Phishing attacks continue to be one of the major cybersecurity threats, where attackers use malicious URLs to deceive users and steal sensitive information. Most existing phishing detection systems rely on centralized data collection and traditional machine learning approaches, which raise serious privacy concerns and fail to effectively detect newly emerging or zero-day phishing URLs.
This paper proposes a privacy-preserving phishing URL detection framework based on Federated Learning and Transformer models. The proposed approach enables collaborative training of detection models across multiple client devices without sharing raw user data. A Transformer-based deep learning model is used to automatically learn complex URL patterns and contextual dependencies. The system classifies URLs as legitimate, phishing, or potential zero-day phishing based on prediction confidence. A web-based interface is developed to provide real- time URL classification. The experimental design shows that combining federated learning with transformer models significantly improves detection performance while ensuring data privacy and scalability.
Introduction
Key features of PhishGuard:
Transformer Encoder for Character-Level URL Classification: Treats each character in a URL as a token, capturing subtle manipulations like look-alike characters, hyphens, and misspellings. Multi-head self-attention layers extract long-range dependencies, producing rich contextual representations.

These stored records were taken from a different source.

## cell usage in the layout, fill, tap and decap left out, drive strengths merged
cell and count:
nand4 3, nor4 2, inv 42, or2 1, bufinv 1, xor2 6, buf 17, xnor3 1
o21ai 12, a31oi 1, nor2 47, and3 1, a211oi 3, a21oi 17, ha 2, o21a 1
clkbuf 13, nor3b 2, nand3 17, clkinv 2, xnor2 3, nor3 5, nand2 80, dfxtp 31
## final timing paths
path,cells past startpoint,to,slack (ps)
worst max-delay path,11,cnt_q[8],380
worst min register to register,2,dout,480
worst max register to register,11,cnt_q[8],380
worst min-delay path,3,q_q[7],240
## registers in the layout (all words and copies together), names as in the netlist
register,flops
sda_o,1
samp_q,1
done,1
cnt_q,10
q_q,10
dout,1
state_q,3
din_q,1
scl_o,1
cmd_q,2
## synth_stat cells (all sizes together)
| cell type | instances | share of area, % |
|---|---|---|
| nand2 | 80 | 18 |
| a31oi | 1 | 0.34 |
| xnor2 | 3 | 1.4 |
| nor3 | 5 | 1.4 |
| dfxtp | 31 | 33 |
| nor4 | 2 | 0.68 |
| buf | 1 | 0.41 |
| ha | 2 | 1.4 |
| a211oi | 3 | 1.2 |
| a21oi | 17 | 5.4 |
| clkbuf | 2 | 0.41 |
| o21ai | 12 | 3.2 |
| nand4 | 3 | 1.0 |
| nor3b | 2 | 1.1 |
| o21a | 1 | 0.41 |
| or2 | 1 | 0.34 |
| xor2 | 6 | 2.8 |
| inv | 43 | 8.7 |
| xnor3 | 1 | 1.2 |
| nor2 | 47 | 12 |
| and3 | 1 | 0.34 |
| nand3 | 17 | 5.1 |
## src/rtl/td4_pkg.sv

```systemverilog
// td4_pkg: shared TD4 sizing constants and the program loader state encoding.
package td4_pkg;
    localparam int MEM_DEPTH = 16;
    localparam int ADDR_W = 4;
    localparam int NIBBLE_W = 4;
    localparam logic [ADDR_W-1:0] LAST_ADDR = 4'hF;

    typedef enum logic [2:0] {
        ST_IDLE,
        ST_LO,
        ST_HI,
        ST_WRITE,
`ifdef PROGRAM_LOADER_VERIFY_EN
        ST_VERIFY,
`endif
        ST_DONE
    } loader_state_t;
endpackage

```

## src/rtl/sync_edge.sv

```systemverilog
// sync_edge: 2-FF synchronizer for an asynchronous pin plus a one-cycle rising-edge pulse.
module sync_edge (
    input  logic clk,
    input  logic rst,
    input  logic async_in,
    output logic pulse
);
    logic [2:0] sr;

    always_ff @(posedge clk) begin
        if (rst) sr <= '0;
        else     sr <= {sr[1:0], async_in};
    end

    assign pulse = sr[1] & ~sr[2];
endmodule

```

## src/rtl/program_loader.sv

```systemverilog
// program_loader: nibble-serial writer for the TD4 16x8 instruction memory.
// Define PROGRAM_LOADER_VERIFY_EN to add a read-back VERIFY cycle after each write.
import td4_pkg::*;

module program_loader (
    input  logic                clk,
    input  logic                rst,
    input  logic                load_req,
    input  logic [NIBBLE_W-1:0] nib_in,
    input  logic                nib_stb,
    output logic [ADDR_W-1:0]   mem_addr,
    output logic [NIBBLE_W-1:0] mem_opcode,
    output logic [NIBBLE_W-1:0] mem_immediate,
    output logic                mem_write,
    input  logic [NIBBLE_W-1:0] mem_opcode_rd,
    input  logic [NIBBLE_W-1:0] mem_immediate_rd,
    output logic                cpu_halt,
    output logic                busy,
    output logic                done,
    output logic                verify_err
);
    loader_state_t state, state_next;
    logic ld_q, ld_rise, stb_pulse, idle_like, step_st;
    logic [2:0] last_state_unused_pad;

    sync_edge u_stb (
        .clk      (clk),
        .rst      (rst),
        .async_in (nib_stb),
        .pulse    (stb_pulse)
    );

    assign ld_rise   = load_req & ~ld_q;
    assign idle_like = (state == ST_IDLE) || (state == ST_DONE);
    assign last_state_unused_pad = '0;
`ifdef PROGRAM_LOADER_VERIFY_EN
    assign step_st = (state == ST_VERIFY);
`else
    assign step_st = (state == ST_WRITE);
`endif

    always_ff @(posedge clk) begin
        if (rst) begin
            state <= ST_IDLE;
            ld_q  <= 1'b0;
        end else begin
            state <= state_next;
            ld_q  <= load_req;
        end
    end

    // Abort on load_req low takes priority over every in-session transition.
    always_comb begin
        state_next = state;
        case (state)
            ST_IDLE, ST_DONE: state_next = ld_rise ? ST_LO : state;
            ST_LO:            state_next = !load_req ? ST_IDLE : stb_pulse ? ST_HI : ST_LO;
            ST_HI:            state_next = !load_req ? ST_IDLE : stb_pulse ? ST_WRITE : ST_HI;
`ifdef PROGRAM_LOADER_VERIFY_EN
            ST_WRITE:         state_next = !load_req ? ST_IDLE : ST_VERIFY;
            ST_VERIFY:        state_next = !load_req ? ST_IDLE : (mem_addr == LAST_ADDR) ? ST_DONE : ST_LO;
`else
            ST_WRITE:         state_next = !load_req ? ST_IDLE : (mem_addr == LAST_ADDR) ? ST_DONE : ST_LO;
`endif
            default:          state_next = ST_IDLE;
        endcase
    end

    always_comb begin
        busy      = !idle_like;
        cpu_halt  = !idle_like;
        done      = (state == ST_DONE);
        mem_write = (state == ST_WRITE) && !rst;
    end

    always_ff @(posedge clk) begin
        if (rst) begin
            mem_addr      <= '0;
            mem_opcode    <= '0;
            mem_immediate <= '0;
        end else begin
            if (idle_like && ld_rise) mem_addr <= '0;
            if (state == ST_LO && stb_pulse) mem_opcode <= nib_in;
            if (state == ST_HI && stb_pulse) mem_immediate <= nib_in;
            if (step_st && state_next == ST_LO) mem_addr <= mem_addr + 4'd1;
        end
    end

`ifdef PROGRAM_LOADER_VERIFY_EN
    always_ff @(posedge clk) begin
        if (rst) verify_err <= 1'b0;
        else if (idle_like && ld_rise) verify_err <= 1'b0;
        else if (state == ST_VERIFY && {mem_immediate_rd, mem_opcode_rd} != {mem_immediate, mem_opcode}) verify_err <= 1'b1;
    end
`else
    logic unused_rd;
    assign unused_rd  = ^{mem_opcode_rd, mem_immediate_rd, last_state_unused_pad};
    assign verify_err = 1'b0;
`endif
endmodule

```

## config.mk

```make
export PLATFORM = sky130hd
export DESIGN_NAME = program_loader
export DESIGN_NICKNAME = d
export VERILOG_FILES = /design/src/rtl/td4_pkg.sv /design/src/rtl/sync_edge.sv /design/src/rtl/program_loader.sv
export SDC_FILE = /design/constraint.sdc
export NUM_CORES = 1
export LEC_CHECK = 0
export CORE_MARGIN = 2
export CORE_UTILIZATION = 43
export CTS_CLUSTER_DIAMETER = 50
export DETAILED_ROUTE_END_ITERATION = 12
export MAX_ROUTING_LAYER = met4
export PLACE_DENSITY = 0.86
export REMOVE_ABC_BUFFERS = 1
export SLEW_MARGIN = 20
export SYNTH_ARGS = -nofsm -noshare
export SYNTH_HDL_FRONTEND = slang
export SYNTH_SLANG_ARGS = --single-unit
```

## constraint.sdc

```tcl
create_clock -name clk -period 1.8 [get_ports clk]
set_clock_uncertainty 0.1 [all_clocks]
set_input_delay 0.18 -clock clk [delete_from_list [all_inputs] [get_ports clk]]
set_output_delay 0.18 -clock clk [all_outputs]
set_load 0.05 [all_outputs]
```

==> run_results.csv, run 1 <==
group,metric,value,unit
sta,setup_viol,0,
synth,synth-async-reset-ratio,0,
route,drt_pass1_iterations,4,
critical_path,worstPathBufferInverterCount,1,
sta,clock.fmax,0.5808,GHz
critical_path,max_stage_delay,0.81,ns
sta,fin_ws,0.07833,ns
synth,yosys.area.top_type_share,0.4170,
synth,yosysSeqAreaShare,0.4170,
die,initial_utilization,0.4602,
power_and_ir_drop,vdd_ir_drop_max,0.0004565,V
cts,clk_pin_slew,0.10,ns
die,core,1982,um^2
cts,cts_tree,"built",
grt,track_usage,0.1834,
place,dpl.cell_count,144,
critical_path,crit_path_end_kind,"output pin",
synth,yosys.area.top_type,"dfxtp_1",
die,die_w,50.06,um
grt,grt_max_degree,12,
route,vias,806,
cts,numClockSinks,19,
route,ant_nets,0,
synth,synth-seq-cells,19,
layout,final_util,0.6035,
grt,antenna_found_initial,0,
route,viasPerCell,5.446,
route,drtIter0Drc,10,
critical_path,crit_type,"flop to output pin",
sta,rsz0062_at_grt,"no",
critical_path,start_kind,"flop",
synth,synth_edf_count,0,
status,status,"finished, final reports clean",
cts,cts_made_buffers,3,
critical_path,cp.required,1.52,ns
die,die_h,50.06,um
die,dieArea,2506,um^2
place,gp_congestion,0.7929,
sta,hold_ws,0.3459,ns
cts,cts_max_path_buffers,2,
sta,setup_tns,0,ns
grt,first_global_vias,818,
sta,min_period,1.722,ns
cts,clk_latency,0.29,ns
synth,synth.avg_cell_area,9.121,um^2
sta,hold_violations,0,
power_and_ir_drop,finalPower,0.7496,mW
sta,worst_slew_pin_slew,0.5013,ns
layout,fin_area,1196,um^2
critical_path,startpoint,"mem_immediate[3]$_SDFFE_PP0P_",
synth,synthFlopType,"dfxtp_1",
layout,finalNetCount,139,
place,port_buffers,23,
power_and_ir_drop,pwr_density_cell,626.7,nW/um^2
min_path,hp-start,"nib_stb",
flow_run,cap_viol_max_count,0,
sta,slew_viol_final,0,
grt,grt_overflow,0,
critical_path,cp_slowest_cell,"clkdlybuf4s50_1",
cts,htree_levels,1,
synth,synth.top_cells.by_area,"dfxtp_1, a21oi_1, nand3_1, o21ai_1, nor2b_1",
critical_path,critPathArrivalTime,1.44,ns
place,place_hpwl,1.523,mm
layout,synthToLayoutAreaGrowth,31.14,%
synth,ys_types,36,
cts,ctsHoldBuffers,0,
route,drt_wl_total,1.944,mm
sta,post-route-period-util,0.9565,
die,io_pins,33,
layout,layoutNonFillerInstCount,148,
layout,layout-drive-gt1-share,0.1901,
synth,netlist_area,912.1,um^2
layout,multiInputGateArea,466.7,um^2
place,placed_area,1167,um^2
min_path,hold_path_class,"input pin to flop",
layout,num-fill-cells,173,
cts,root_buffer,"clkbuf_4",
critical_path,crit_family,"buffers and inverters",
synth,syn_inst,100,
grt,grt_pass1_wl,3.470,mm
critical_path,r2r-start,"mem_addr[0]$_SDFFE_PP0P_",
sta,maxSlewHeadroom,0.6648,
route,routedWlPerCell,13.14,um
power_and_ir_drop,power_leakage,0.4549,nW
critical_path,path_cells,"clkdlybuf4s50_1",
die,rows,16,
route,drc,0,
place,pre_cts_slack,0.1057,ns
layout,regArea,382.9,um^2
synth,synth_warnings,0,
layout,diodes,0,
critical_path,cp_max_fo,2,
-- area by class of cell --
| type | instances | share of cell area |
|---|---|---|
| sequential | 19 | 0.3201 |
| inverter | 3 | 0.009414 |
| timing repair buffer | 25 | 0.2301 |
| multi-input combinational | 70 | 0.3902 |
| clock buffer | 4 | 0.02197 |
| tap | 27 | 0.02824 |
-- sequential cells by signal (all words and copies together), names as in the netlist --
signal,flops
state,3
mem_immediate,4
ld_q,1
mem_addr,4
mem_opcode,4
u_stb.sr,3
-- cells by family (layout without fill, tap and decap cells) --
family | Yosys count | after routing | synth area share
and+or+nand+nor | 36 | 36 | 0.2743
AOI/OAI and AO/OA | 31 | 31 | 0.2085
DFF | 19 | 19 | 0.4170
buffers and inverters | 11 | 32 | 0.07133
adders and majority gates | 1 | 1 | 0.01372
other | 1 | 1 | 0.004111
muxes | 1 | 1 | 0.01097
-- cells in the final DEF, fill, tap and decap left out, types with 2 or more instances in the layout --
cell type | netlist | layout
a21oi_1 | 12 | 12
and4b_1 | 2 | 2
buf_12 | 0 | 4
buf_4 | 4 | 6
clkbuf_4 | 0 | 3
clkdlybuf4s50_1 | 0 | 15
dfxtp_1 | 19 | 17
dfxtp_2 | 0 | 2
inv_1 | 3 | 3
nand2_1 | 3 | 3
nand2b_1 | 4 | 4
nand3_1 | 8 | 8
nor2b_1 | 6 | 6
nor3b_2 | 2 | 2
o211ai_1 | 2 | 2
o21ai_0 | 2 | 2
o21ai_1 | 8 | 8
or3_1 | 2 | 2
-- per-layer routing --
layer,track usage,routed length [um]
met1,0.1996,799
met2,0.3224,1014
met3,0.03636,121
met4,0.07407,8
met5,-,0
-- path summary, 6_finish.rpt --
path / cells after the start / endpoint / slack [ns]
worst max register to register: 4 / mem_addr[0]$_SDFFE_PP0P_ / 0.28
worst min-delay path: 2 / u_stb.sr[0]$_SDFF_PP0_ / 0.35
worst max-delay path: 1 / mem_immediate[3] / 0.08
worst min register to register: 1 / u_stb.sr[1]$_SDFF_PP0_ / 0.35
-- synth_stat cells (all sizes together), types with 2 or more instances --
library cell  count
clkbuf            2
o211ai            2
or3               2
and4b             2
dfxtp            19
buf               6
nor2b             6
o21ai            10
nand2             3
nand2b            4
nor3b             2
nand3             8
a21oi            13
inv               3
-- repair_timing --
action | CTS | global route
resized for setup | 0 | 2
setup endpoints to repair | 0 | 1
setup buffers | 0 | 0
-- where the power goes --
group | internal, mW | switching, mW | total, mW
logic | 0.0477 | 0.0573 | 0.105
registers | 0.428 | 0.00814 | 0.436
clock network | 0.0860 | 0.123 | 0.209
Power figures use the tool's default switching activity.
==> run 2: changes to the inputs <==
--- a/config.mk
+++ b/config.mk
@@ -6,11 +6,11 @@
 export NUM_CORES = 1
 export LEC_CHECK = 0
 export CORE_MARGIN = 2
-export CORE_UTILIZATION = 43
+export CORE_UTILIZATION = 46
 export CTS_CLUSTER_DIAMETER = 50
 export DETAILED_ROUTE_END_ITERATION = 12
 export MAX_ROUTING_LAYER = met4
-export PLACE_DENSITY = 0.86
+export PLACE_DENSITY = 0.91
 export REMOVE_ABC_BUFFERS = 1
 export SLEW_MARGIN = 20
 export SYNTH_ARGS = -nofsm -noshare
==> constraint.sdc (replaced) <==
create_clock -name clk -period 2.2 [get_ports clk]
set_clock_uncertainty 0.1 [all_clocks]
set_input_delay 0.22 -clock clk [delete_from_list [all_inputs] [get_ports clk]]
set_output_delay 0.22 -clock clk [all_outputs]
set_load 0.05 [all_outputs]
==> run 2 against run 1 <==
Net effect: global-route usage is 0.61 points lower; combinational power is 28% lower; clock power is 14% lower; count of clock-buffer cells in the layout is 1 lower; final area is 1.2% lower; worst hold slack better by 0.0055 ns; first-iteration DRC count is 40% lower; largest cell class unchanged; largest power group unchanged; highest routed layer unchanged.
==> run_results.csv, run 2 (synthesized netlist as in run 1, its figures left out) <==
group,metric,value,unit
grt,antenna_found_initial,0,
critical_path,worst-r2r-setup-slack,0.68,ns
cts,cts_tree,"built",
layout,num-fill-cells,178,
route,drt_wl_total,1.866,mm
grt,grt_overflow,0,
sta,worst_slew_pin_slew,0.5065,ns
layout,synthToLayoutAreaGrowth,29.63,%
die,rows,16,
cts,htree_levels,1,
grt,met1_usage,0.2027,
critical_path,crit_end,"mem_addr[3]",
layout,fin_area,1182,um^2
sta,post-route-period-util,0.8663,
sta,setup_tns,0,ns
die,core,1922,um^2
die,initial_utilization,0.4746,
grt,met2_usage,0.3102,
route,drc,0,
route,drt_pass1_iterations,4,
flow_run,cap_viol_max_count,0,
place,dpl.cell_count,144,
grt,grt-busiest-layer,"met2",
min_path,hp-start,"u_stb.sr[0]$_SDFF_PP0_",
cts,cts_setup_buffers,0,
place,place_hpwl,1.389,mm
sta,min_period,1.906,ns
layout,layout-drive-gt1-share,0.1240,
die,die_w,48.53,um
cts,cts_made_buffers,3,
layout,diodes,0,
min_path,hold_path_class,"flop to flop",
critical_path,cp.depth,1,
route,viasPerCell,5.419,
critical_path,cp_max_fo,7,
power_and_ir_drop,vdd_ir_drop_max,0.0003973,V
die,die_h,48.53,um
place,port_buffers,23,
critical_path,ff2ff_path_depth,3,
critical_path,cp_slowest_cell,"clkdlybuf4s50_1",
cts,clk_latency,0.31,ns
grt,track_usage,0.1772,
route,drtIter0Drc,6,
critical_path,path_cells,"clkdlybuf4s50_1",
layout,layoutNonFillerInstCount,148,
die,io_pins,33,
place,gp_congestion,0.7550,
sta,setup_viol,0,
route,ant_nets,0,
grt,grtUsageMet3,0.03086,
critical_path,crit_path_end_kind,"output pin",
sta,clock.fmax,0.5247,GHz
grt,grt_pass1_wl,3.318,mm
grt,grt_max_degree,12,
critical_path,critPathArrivalTime,1.59,ns
cts,numClockSinks,19,
cts,ctsHoldBuffers,0,
critical_path,worstPathBufferInverterCount,1,
sta,rsz0062_at_grt,"no",
critical_path,r2r-start,"state[1]$_SDFF_PP0_",
layout,layout_common_cells,"clkdlybuf4s50_1, dfxtp_1, a21oi_1",
layout,finalNetCount,139,
cts,root_buffer,"clkbuf_4",
critical_path,crit_family,"buffers and inverters",
cts,clk_pin_slew,0.12,ns
cts,postCtsResizedCells,0,
critical_path,r2r-end,"mem_addr[2]$_SDFFE_PP0P_",
route,vias,802,
critical_path,crit_type,"flop to output pin",
route,routedWlPerCell,12.61,um
sta,hold_violations,0,
cts,cts_max_path_buffers,2,
critical_path,start_kind,"flop",
layout,multiInputGateArea,466.7,um^2
layout,reg_top3,"mem_addr: 4 flops, mem_immediate: 4 flops, mem_opcode: 4 flops",
critical_path,cp.required,1.88,ns
die,dieArea,2355,um^2
layout,regArea,380.4,um^2
place,placed_area,1147,um^2
critical_path,startpoint,"mem_addr[3]$_SDFFE_PP0P_",
power_and_ir_drop,power_leakage,0.4826,nW
power_and_ir_drop,pwr_density_cell,518.0,nW/um^2
layout,final_util,0.6152,
sta,slew_viol_final,0,
critical_path,max_stage_delay,0.84,ns
grt,first_global_vias,785,
sta,hold_ws,0.3514,ns
sta,maxSlewHeadroom,0.6618,
status,status,"finished, final reports clean",
[run 2: cell types whose count changed in the layout (fill, tap and decap cells not counted)]
cell,change
clkdlybuf4s50_1,+4
dlymetal6s2s_1,+3
dfxtp_1,+2
buf_12,-3
clkbuf_1,-1
clkinv_2,+1
dfxtp_2,-2
buf_4,-4
[run 2: worst reg2reg max path: cells and delay by family (launching register included)]
kind             cells  cell delay [ns]
flip-flops           1             0.43
AND/OR/NAND/NOR      1             0.62
AO/OA/AOI/OAI        2             0.25
[run 2: cell type report]
class | instances | area share
Tap cell | 27 | 0.02857
Sequential cell | 19 | 0.3217
Multi-Input combinational cell | 70 | 0.3947
Inverter | 3 | 0.009524
Clock inverter | 1 | 0.004233
Timing Repair Buffer | 25 | 0.2222
Clock buffer | 3 | 0.01905
[run 2: stage by stage]
stage,total power [mW],setup slack (ns)
2_1_floorplan,0.4042,0.2654
3_3_place_gp,0.4379,0.4062
3_5_place_dp,0.4400,0.3905
4_1_cts,0.6159,0.03530
5_1_grt,0.6385,0.2253
6_report,0.6125,0.2942
[run 2: report_power, final]
group	total (mW)	leakage [nW]	switching [mW]	internal, mW
logic	0.0759	0.311	0.0440	0.0320
registers	0.356	0.154	0.00659	0.350
clock network	0.180	0.0177	0.113	0.0678
total	0.612	0.483	0.163	0.449
[run 2: worst min-delay path by stage]
| stage | to | slack [ns] | cells past startpoint |
|---|---|---|---|
| after global placement | u_stb.sr[1]$_SDFF_PP0_ | 0.32 | 1 |
| after detailed placement | u_stb.sr[1]$_SDFF_PP0_ | 0.33 | 1 |
| final | u_stb.sr[1]$_SDFF_PP0_ | 0.35 | 1 |
| after CTS | u_stb.sr[1]$_SDFF_PP0_ | 0.36 | 1 |
| after global routing | u_stb.sr[0]$_SDFF_PP0_ | 0.37 | 2 |
| after floorplan | mem_addr[0]$_SDFFE_PP0P_ | 0.18 | 1 |
[run 2: per-layer routing]
| layer | up-vias | part of all wire |
|---|---|---|
| li1 | 401 | - |
| met1 | 369 | 0.45 |
| met2 | 30 | 0.49 |
| met3 | 2 | 0.055 |
| met4 | 0 | 0.0091 |
| met5 | - | 0 |
==> run 3: changes to the inputs <==
--- a/config.mk
+++ b/config.mk
@@ -5,12 +5,14 @@
 export SDC_FILE = /design/constraint.sdc
 export NUM_CORES = 1
 export LEC_CHECK = 0
+export CORE_ASPECT_RATIO = 1.4
 export CORE_MARGIN = 2
 export CORE_UTILIZATION = 46
 export CTS_CLUSTER_DIAMETER = 50
 export DETAILED_ROUTE_END_ITERATION = 12
+export GPL_TIMING_DRIVEN = 0
 export MAX_ROUTING_LAYER = met4
-export PLACE_DENSITY = 0.91
+export PLACE_DENSITY = 0.9
 export REMOVE_ABC_BUFFERS = 1
 export SLEW_MARGIN = 20
 export SYNTH_ARGS = -nofsm -noshare
==> run 3 against run 2 <==
Net effect: utilization shrank 2.0 points; critical path depth grew 2; power shrank 1.3%; die area grew 0.22%; wire length grew 5.8%; fmax shrank 4.4%; sequential power is essentially flat; via count grew 1.1%; critical path type unchanged; highest routed layer unchanged.
==> run_results.csv, run 3 (synthesized netlist as in run 1, its figures left out) <==
group,metric,value,unit
cts,ctsHoldBuffers,0,
sta,post-route-period-util,0.9058,
cts,cts_setup_buffers,0,
layout,layout_common_cells,"dfxtp_1, clkdlybuf4s50_1, a21oi_1",
cts,root_buffer,"clkbuf_4",
status,status,"finished, final reports clean",
die,initial_utilization,0.4737,
sta,worst_slew_pin_slew,0.7400,ns
cts,cts_max_path_buffers,2,
place,port_buffers,23,
place,gp_congestion,0.8050,
route,drtIter0Drc,20,
route,drc,0,
die,rows,19,
cts,clk_pin_slew,0.10,ns
layout,regArea,380.4,um^2
power_and_ir_drop,finalPower,0.6044,mW
power_and_ir_drop,pwr_density_cell,527.4,nW/um^2
sta,hold_violations,0,
cts,numClockSinks,19,
layout,fin_area,1146,um^2
critical_path,crit_path_end_kind,"output pin",
critical_path,critPathArrivalTime,1.67,ns
critical_path,crit_type,"flop to output pin",
grt,grt_pass1_wl,3.153,mm
cts,htree_levels,1,
layout,synthToLayoutAreaGrowth,25.65,%
min_path,hold_path_class,"flop to flop",
cts,cts_tree,"built",
grt,track_usage,0.1764,
layout,layout-drive-gt1-share,0.09244,
critical_path,cp.required,1.88,ns
die,dieArea,2360,um^2
layout,diodes,0,
layout,multiInputGateArea,466.7,um^2
critical_path,worst-r2r-setup-slack,0.67,ns
die,io_pins,33,
critical_path,cp_max_fo,11,
layout,finalNetCount,137,
sta,rsz0062_at_grt,"no",
critical_path,start_kind,"flop",
sta,fin_ws,0.2073,ns
sta,setup_viol,0,
die,core,1926,um^2
flow_run,cap_viol_max_count,0,
power_and_ir_drop,power_leakage,0.4717,nW
grt,antenna_found_initial,0,
place,pre_cts_slack,-0.3217,ns
layout,reg_top3,"mem_addr: 4 flops, mem_immediate: 4 flops, mem_opcode: 4 flops",
cts,cts_made_buffers,3,
place,place_hpwl,1.470,mm
route,drt_wl_total,1.975,mm
route,drt_pass1_iterations,4,
sta,maxSlewHeadroom,0.5067,
sta,slew_viol_final,0,
place,placed_area,1115,um^2
layout,final_common_cell,"dfxtp_1",
grt,grt_overflow,0,
route,routedWlPerCell,14.11,um
critical_path,crit_family,"buffers and inverters",
power_and_ir_drop,vdd_ir_drop_max,0.0003648,V
layout,num-fill-cells,184,
die,die_h,56.69,um
grt,grt_max_degree,22,
route,ant_nets,0,
critical_path,path_cells,"nand2_1 -> nor3_1 -> dlygate4sd2_1",
sta,clock.fmax,0.5018,GHz
critical_path,cp_slowest_cell,"dlygate4sd2_1",
grt,first_global_vias,792,
critical_path,worstPathBufferInverterCount,1,
sta,min_period,1.993,ns
route,vias,811,
sta,setup_tns,0,ns
cts,clk_latency,0.30,ns
route,viasPerCell,5.793,
die,die_w,41.64,um
critical_path,max_stage_delay,0.55,ns
## run 3: power breakdown
group,switching [mW],internal (mW),total [mW]
clock network,0.105,0.0707,0.176
registers,0.00634,0.350,0.356
logic,0.0439,0.0290,0.0729
## run 3: final cells by class
class,instances,share of cell area
Multi-Input combinational cell,70,0.4072
Inverter,3,0.009825
Tap cell,21,0.02293
Sequential cell,19,0.3319
Timing Repair Buffer,23,0.2052
Clock buffer,4,0.02293
## run 3: what timing repair did
action | in CTS | in global routing
gates resized for setup | 2 | 3
pin swaps | 0 | 0
setup endpoints to repair | 1 | 3
## run 3: through the flow
step	utilization	std cells	hold slack (ns)
2_1_floorplan	-	92	0.1824
3_3_place_gp	0.5789	136	0.3178
3_5_place_dp	0.5789	136	0.3361
4_1_cts	0.5913	140	0.3553
5_1_grt	0.5952	140	0.3762
6_report	0.5952	140	0.3570
## run 3: path summary, 6_finish.rpt
check,to,from,cells after the start
worst max-delay path,mem_write,state[1]$_SDFF_PP0_,3
worst min-delay path,u_stb.sr[1]$_SDFF_PP0_,u_stb.sr[0]$_SDFF_PP0_,1
worst max register to register,mem_addr[1]$_SDFFE_PP0P_,state[1]$_SDFF_PP0_,3
worst min register to register,u_stb.sr[1]$_SDFF_PP0_,u_stb.sr[0]$_SDFF_PP0_,1
## run 3: routing by layer
layer,wire (um),GRT usage
met1,810,0.1647
met2,1017,0.3080
met5,0,-
met3,91,0.03859
met4,56,0.1290
==> config.mk <==
export PLATFORM = sky130hd
export DESIGN_NAME = mux4_rr_arbiter
export DESIGN_NICKNAME = d
export VERILOG_FILES = /design/src/rtl/mux4_rr_arbiter_pkg.sv /design/src/rtl/mux4to1_8bit.sv /design/src/rtl/mux4_rr_arbiter.sv
export SDC_FILE = /design/constraint.sdc
export NUM_CORES = 1
export LEC_CHECK = 0
export CORE_MARGIN = 10
export CORE_UTILIZATION = 40
export CTS_BUF_LIST = sky130_fd_sc_hd__clkbuf_16
export DETAILED_ROUTE_END_ITERATION = 16
export GPL_ROUTABILITY_DRIVEN = 0
export HOLD_SLACK_MARGIN = 0.1
export PLACE_DENSITY = 0.9
export SLEW_MARGIN = 40
export SYNTH_ARGS = -nofsm -noshare
export SYNTH_HDL_FRONTEND = slang
export SYNTH_SLANG_ARGS = --single-unit
export TNS_END_PERCENT = 100
==> constraint.sdc <==
create_clock -name clk -period 2.65 [get_ports clk]
set_clock_uncertainty 0.2 [all_clocks]
set_input_delay 0.265 -clock clk [delete_from_list [all_inputs] [get_ports clk]]
set_output_delay 0.265 -clock clk [all_outputs]
set_load 0.03 [all_outputs]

Federated Learning (FedAvg): Multiple distributed clients train the global Transformer model collaboratively by sharing gradients instead of raw data, preserving privacy while leveraging diverse URL datasets.
Three-Class Threat Taxonomy: URLs are classified as Safe, Phishing, or Zero-Day Alert, providing actionable insights and risk gradation rather than a simple binary decision.
System Architecture: Modular design with a React.js frontend for URL submission and threat visualization, FastAPI backend for preprocessing and API management, a Transformer inference engine, and a Federated Learning coordination layer for collaborative training.
Workflow: Character-level tokenization, Transformer inference with softmax probability outputs, heuristic augmentation for human-readable threat indicators, and color-coded verdict presentation.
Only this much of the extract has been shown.